Objective To describe the financial capability (FC) and financial well-being (FWB) of adults living with acquired brain injury (ABI) from a lived experience perspective. Design People living with ABI completed a 32-item and close others a 22-item anonymous survey using either online or print/mail-in options. Setting Responses were collected from adults in the province of Manitoba (Canada) during August-October 2021. Participants Respondents were adults (18+) living with ABI (n=38) or close others of ABI survivors (n=19). Adults living with ABI experienced traumatic brain injury (n=22; 58%), stroke (n=8; 21%), or other ABI mechanisms (n=8; 21%).

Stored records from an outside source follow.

==> config.mk <==
export PLATFORM = sky130hd
export DESIGN_NAME = laser_frame_transmitter_flat
export DESIGN_NICKNAME = d
export VERILOG_FILES = /design/src/rtl/laser_frame_transmitter_if.sv /design/src/rtl/laser_frame_transmitter.sv /design/src/flat_wrapper.sv
export SDC_FILE = /design/constraint.sdc
export NUM_CORES = 1
export LEC_CHECK = 0
export CAP_MARGIN = 15
export CORE_MARGIN = 2
export CORE_UTILIZATION = 57
export CTS_BUF_LIST = sky130_fd_sc_hd__clkbuf_4 sky130_fd_sc_hd__clkbuf_8
export DETAILED_ROUTE_END_ITERATION = 8
export HOLD_SLACK_MARGIN = 0.1
export PLACE_DENSITY_LB_ADDON = 0.15
export SYNTH_ARGS = -nofsm -noshare
export SYNTH_HDL_FRONTEND = slang
export SYNTH_SLANG_ARGS = --single-unit
==> constraint.sdc <==
create_clock -name clock -period 2 [get_ports clock]
set_input_delay 0.6 -clock clock [delete_from_list [all_inputs] [get_ports clock]]
set_output_delay 0.6 -clock clock [all_outputs]
set_load 0.02 [all_outputs]
==> src/rtl/laser_frame_transmitter_if.sv <==
// Handshake and laser bus between the transmit controller and the frame serializer.
// The controller drives the request side; the serializer drives the laser and status.
interface laser_frame_transmitter_if;
    logic       en;
    logic [7:0] data_transmit;
    logic       data_ready;
    logic [1:0] laser_out;
    logic       done;
    logic       busy;

    modport master (
        output en, data_transmit, data_ready,
        input  laser_out, done, busy
    );

    modport slave (
        input  en, data_transmit, data_ready,
        output laser_out, done, busy
    );
endinterface

==> src/rtl/laser_frame_transmitter.sv <==
// Serializes one byte per request into a framed laser bit stream:
// alternating preamble, start, 8 data bits LSB-first, even parity, stop.
module laser_frame_transmitter #(
    parameter int unsigned CLKS_PER_BIT  = 16,
    parameter int unsigned PREAMBLE_BITS = 4
) (
    input  logic                       clock,
    input  logic                       reset,
    laser_frame_transmitter_if.slave   bus
);
    localparam int unsigned CW   = $clog2(CLKS_PER_BIT);
    localparam int unsigned MAXB = (PREAMBLE_BITS > 8) ? PREAMBLE_BITS : 8;
    localparam int unsigned BW   = $clog2(MAXB);
    localparam logic [CW-1:0] LAST_CYC      = CW'(CLKS_PER_BIT - 1);
    localparam logic [BW-1:0] LAST_PREAMBLE = BW'(PREAMBLE_BITS - 1);
    localparam logic [BW-1:0] LAST_DATA     = BW'(7);

    typedef enum logic [2:0] {IDLE, PREAMBLE, START, DATA, PARITY, STOP} state_t;

    state_t        state;
    logic [CW-1:0] cyc;
    logic [BW-1:0] bitcnt;
    logic [7:0]    shreg;
    logic          parity;

    // laser_out is loaded with the next bit at each boundary, so the value is
    // already registered when the new bit period begins.
    always_ff @(posedge clock or posedge reset) begin
        if (reset) begin
            state      <= IDLE;
            cyc        <= '0;
            bitcnt     <= '0;
            shreg      <= '0;
            parity     <= 1'b0;
            bus.laser_out <= 2'b00;
            bus.done   <= 1'b0;
            bus.busy   <= 1'b0;
        end else begin
            bus.done <= 1'b0;
            case (state)
                IDLE: begin
                    bus.laser_out <= 2'b00;
                    bus.busy      <= 1'b0;
                    cyc           <= '0;
                    bitcnt        <= '0;
                    if (bus.en && bus.data_ready) begin
                        shreg         <= bus.data_transmit;
                        parity        <= ^bus.data_transmit;
                        state         <= PREAMBLE;
                        bus.busy      <= 1'b1;
                        bus.laser_out <= 2'b11;
                    end
                end
                default: begin
                    if (cyc != LAST_CYC) begin
                        cyc <= cyc + 1'b1;
                    end else begin
                        cyc <= '0;
                        case (state)
                            PREAMBLE: begin
                                if (bitcnt == LAST_PREAMBLE) begin
                                    bitcnt        <= '0;
                                    state         <= START;
                                    bus.laser_out <= 2'b11;
                                end else begin
                                    bitcnt        <= bitcnt + 1'b1;
                                    bus.laser_out <= {~bus.laser_out[1], 1'b1};
                                end
                            end
                            START: begin
                                state         <= DATA;
                                bus.laser_out <= {shreg[0], 1'b1};
                            end
                            DATA: begin
                                if (bitcnt == LAST_DATA) begin
                                    bitcnt        <= '0;
                                    state         <= PARITY;
                                    bus.laser_out <= {parity, 1'b1};
                                end else begin
                                    bitcnt        <= bitcnt + 1'b1;
                                    shreg         <= shreg >> 1;
                                    bus.laser_out <= {shreg[1], 1'b1};
                                end
                            end
                            PARITY: begin
                                state         <= STOP;
                                bus.laser_out <= 2'b01;
                            end
                            STOP: begin
                                state         <= IDLE;
                                bus.laser_out <= 2'b00;
                                bus.done      <= 1'b1;
                                bus.busy      <= 1'b0;
                            end
                            default: begin
                                state         <= IDLE;
                                bus.laser_out <= 2'b00;
                                bus.busy      <= 1'b0;
                            end
                        endcase
                    end
                end
            endcase
        end
    end
endmodule

==> src/flat_wrapper.sv <==
// flat-port wrapper written by rule: the top's interface ports become plain ports
module laser_frame_transmitter_flat 
#(
    parameter int unsigned CLKS_PER_BIT  = 16,
    parameter int unsigned PREAMBLE_BITS = 4
)
  (clock, reset, bus_en, bus_data_transmit, bus_data_ready, bus_laser_out, bus_done, bus_busy);
  laser_frame_transmitter_if bus_i ();
  input  logic clock;
  input  logic reset;
  input wire logic [$bits(bus_i.en)-1:0] bus_en;
  input wire logic [$bits(bus_i.data_transmit)-1:0] bus_data_transmit;
  input wire logic [$bits(bus_i.data_ready)-1:0] bus_data_ready;
  output wire logic [$bits(bus_i.laser_out)-1:0] bus_laser_out;
  output wire logic [$bits(bus_i.done)-1:0] bus_done;
  output wire logic [$bits(bus_i.busy)-1:0] bus_busy;
  assign bus_i.en = bus_en;
  assign bus_i.data_transmit = bus_data_transmit;
  assign bus_i.data_ready = bus_data_ready;
  assign bus_laser_out = bus_i.laser_out;
  assign bus_done = bus_i.done;
  assign bus_busy = bus_i.busy;
  laser_frame_transmitter #(.CLKS_PER_BIT(CLKS_PER_BIT), .PREAMBLE_BITS(PREAMBLE_BITS)) u_core (.clock(clock), .reset(reset), .bus(bus_i));
endmodule
==> flow_summary.ini, run 1 <==
[run_status]
status = complete, no violations

[worst_setup_path]
critPathKind = reg -> out
crit_fanout = 3
critPathBufInv = 1
r2r-end = u_core.shreg[5]$_DFFE_PP0P_
crit_arrival_ns = 1.33
endpoint_kind = output port
critPathSlowestCell = clkdlybuf4s50_1
cp.required_ns = 1.40
r2r-start = u_core.bitcnt[0]$_DFFE_PP0P_
reg2regPathDepth = 5
ff2ff_setup_slack_ns = 0.14
crit_cells = 1
crit_family = buffers and inverters
max_stage_delay_ns = 0.61
startpoint_type = register
crit_chain = clkdlybuf4s50_1

[drt]
ant_nets = 0
drt_iter0_drc = 7
wirelength_um = 2746
wl_per_cell_um = 16.06
vias = 972
drtPass1Iterations = 4
route.detailed.drc = 0
vias_per_cell = 5.684

[synthesis]
synth_area_sq_mm = 0.001399
ys_async_sr_fraction_pct = 100.0
synth_top_area_share_pct = 41.14
synth_cells = 121
avgSynthCellArea_sq_um = 11.56
yosys.area.top_type = dfrtp_1
ys_seq_elements = 23
synth-edff-count = 0
ys_seq_area_share_pct = 41.14
synth_warnings = 0
synth_cell_types = 39
dominantRegCellSynth = dfrtp_1
yosys-top-cells-area = dfrtp_1, mux2_4, mux2_1, xnor2_1, ha_1
synth_nets = 138

[timing]
finalCritPeriodShare_pct = 96.68
clock.fmax_mhz = 517.1
finClkSkew_ns = 0.01790
tightest_slew_ns = 0.4956
timing.final.ws_setup_ns = 0.06630
slew_headroom_pct = 66.85
fin_crit_ns = 1.934
maxSlewViolCount = 0
finalHoldViolCount = 0
hold_ws_ns = 0.4843
setup_viol = 0
rsz0062_at_grt = no
tns_ns = 0

[global_route]
grt_pass1_wl_um = 4692
grt_usage_pct = 23.24
grt_antenna_before_repair = 0
grt-ovfl-total = 0
grt_pass1_vias = 1011
grt_max_degree = 24

[run]
max-cap-violations = 0

[min_path]
worstHoldStart = u_core.cyc[0]$_DFF_PP0_
hold_depth = 1
min_path_type = reg -> reg
min_to = u_core.cyc[0]$_DFF_PP0_

[clock_network]
post_cts_resized = 0
clock_latency_ns = 0.33
cts_tree = done
cts_made_buffers = 3
cts-root-buf = clkbuf_4
post_cts.repair.setup_buffers = 0
clk_path_buf_depth = 2
clkTransAtPathRegs_ns = 0.15
clock-sinks = 23
ctsHoldBuffers = 0
h-tree-depth = 1

[pwr]
irDropWorstVdd_v = 0.0003815
cellPowerDensity_mw_per_mm2 = 465.9
leakage_nw = 0.7586

[floorplan]
dieArea_sq_mm = 0.002867
dieWidth_um = 53.54
core-area_sq_mm = 0.002276
die_y_um = 53.54
row_count = 17
io_pins = 16
initial_core_util_pct = 61.46

[finish]
area_delta_synth_final_pct = 16.55
fin_util_pct = 71.63
final_layout_size_suffix_gt1_share_pct = 20.98
n_antenna_cell = 0
nets = 161
instances_no_fill = 171

[placement]
dp_cells = 167
pre_cts_ws_ns = 0.07972
io_buffers = 15
hpwlAfterDp_um = 2119
gp_congestion = 0.8398
## worst max path at each step
| stage | from | endpoint |
|---|---|---|
| 2_1_floorplan | u_core.bitcnt[0]$_DFFE_PP0P_ | u_core.shreg[0]$_DFFE_PP0P_ |
| 5_1_grt | u_core.bus.laser_out[1]$_DFFE_PP0P_ | bus_laser_out[1] |
| 6_report | u_core.bus.laser_out[1]$_DFFE_PP0P_ | bus_laser_out[1] |
| 3_3_place_gp | bus_en | u_core.shreg[5]$_DFFE_PP0P_ |
| 3_5_place_dp | bus_en | u_core.shreg[0]$_DFFE_PP0P_ |
| 4_1_cts | u_core.bus.laser_out[1]$_DFFE_PP0P_ | bus_laser_out[1] |
## area by class of cell
type	count	area [sq um]
Timing Repair Buffer	23	210.2
Multi-Input combinational cell	89	767.0
Fill cell	172	645.6
Clock buffer	3	22.52
Sequential cell	23	575.6
Clock inverter	1	5.005
Inverter	4	15.01
Tap cell	28	35.03
## Yosys cell counts, types with 2 or more instances
master and count:
xnor2_1 8, dfrtp_1 23, nor2_1 4, o21ai_0 3, mux2i_1 3, a22oi_1 3
buf_4 2, nor3_4 2, a21oi_1 4, ha_1 5, o21ai_1 10, buf_6 2
nand2b_1 2, nor2b_1 2, nand3_1 3, mux2_1 8, mux2_4 7, and3_1 2
nor3_1 2, nand2_1 5, inv_1 3
## placed cells by master, fill, tap and decap left out, types with 3 or more instances in the layout
cell	netlist	final
nand2_1	5	5
buf_4	2	8
clkdlybuf4s50_1	0	15
ha_1	5	5
o21ai_1	10	10
a21oi_1	4	4
mux2i_1	3	3
o21ai_0	3	3
nand3_1	3	3
clkbuf_4	0	3
inv_1	3	3
dfrtp_1	23	23
mux2_1	8	8
mux2_4	7	7
nor2_1	4	4
a22oi_1	3	3
xnor2_1	8	8
## kinds of logic after synthesis
family | count (synthesis) | synth area share, %
and+or+nand+nor | 30 | 16.28
AOI/OAI and AO/OA | 26 | 11.54
DFF | 23 | 41.14
muxes | 19 | 16.91
xor gates and xnor gates | 9 | 5.635
buffers and inverters | 9 | 4.024
adders and majority gates | 5 | 4.472
## metal layers
layer	vias up	track usage (%)	share of wire [%]
li1	480	-	-
met1	472	30.41	46
met2	16	38.68	50
met3	4	2.500	2.7
met4	0	10.68	1.5
met5	-	0	0
## registers in the layout, indices dropped and copies added, names as in the netlist, named ones only
register              count
u_core.bus.busy           1
u_core.bus.done           1
u_core.bus.laser_out      2
u_core.state              2
u_core.bitcnt             3
u_core.cyc                4
u_core.parity             1
u_core.shreg              8
## per-stage QoR
step	area [sq um]	power (mW)
CTS	1630	0.7601
global route	1630	0.7813
detailed placement	1603	0.5394
finish	1630	0.7596
global placement	1603	0.5382
floorplan	1399	0.5061
## where the power goes
part	internal, mW	switching [mW]	leakage, nW
clock	0.0750	0.155	0.0177
sequential	0.465	0	0.297
combinational	0.0368	0.0281	0.444
No activity file was read; power rests on OpenSTA's default activity.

Nineteen (50%) respondents with ABI were men, 17 (45%) were women, and 1 (2.5%) was nonbinary; 95% were more than 1-year post-ABI. Close others were spouses/partners, parents, other family, and paid caregivers. Three of the 19 close others self-reported as men and 16 as women. Interventions n/a. Main Outcome Measure(s) n/a. Results For key FC indicators, 13 (34%) people living with ABI felt their current knowledge and skills were insufficient, and 26 (70%) felt that ABI had affected their ability to make financial decisions or complete financial activities. Fourteen of the 19 close others have worried about the finance-related choices, skills, or behaviors of the person living with ABI, and 17 felt that ABI symptoms had affected the FC of the person living with ABI. For key FWB indicators, 22 (58%) adults living with ABI felt stressed or anxious about finances at least some of the time. Seventeen (45%) of the adults living with ABI reported having trouble making ends meet at least some of the time. Conclusions Respondents reported FC limitations and FWB challenges for people living with ABI, which can be indicative of financial vulnerabilities and unmet needs. Future research should explore optimal ways to address these financial-related challenges after ABI.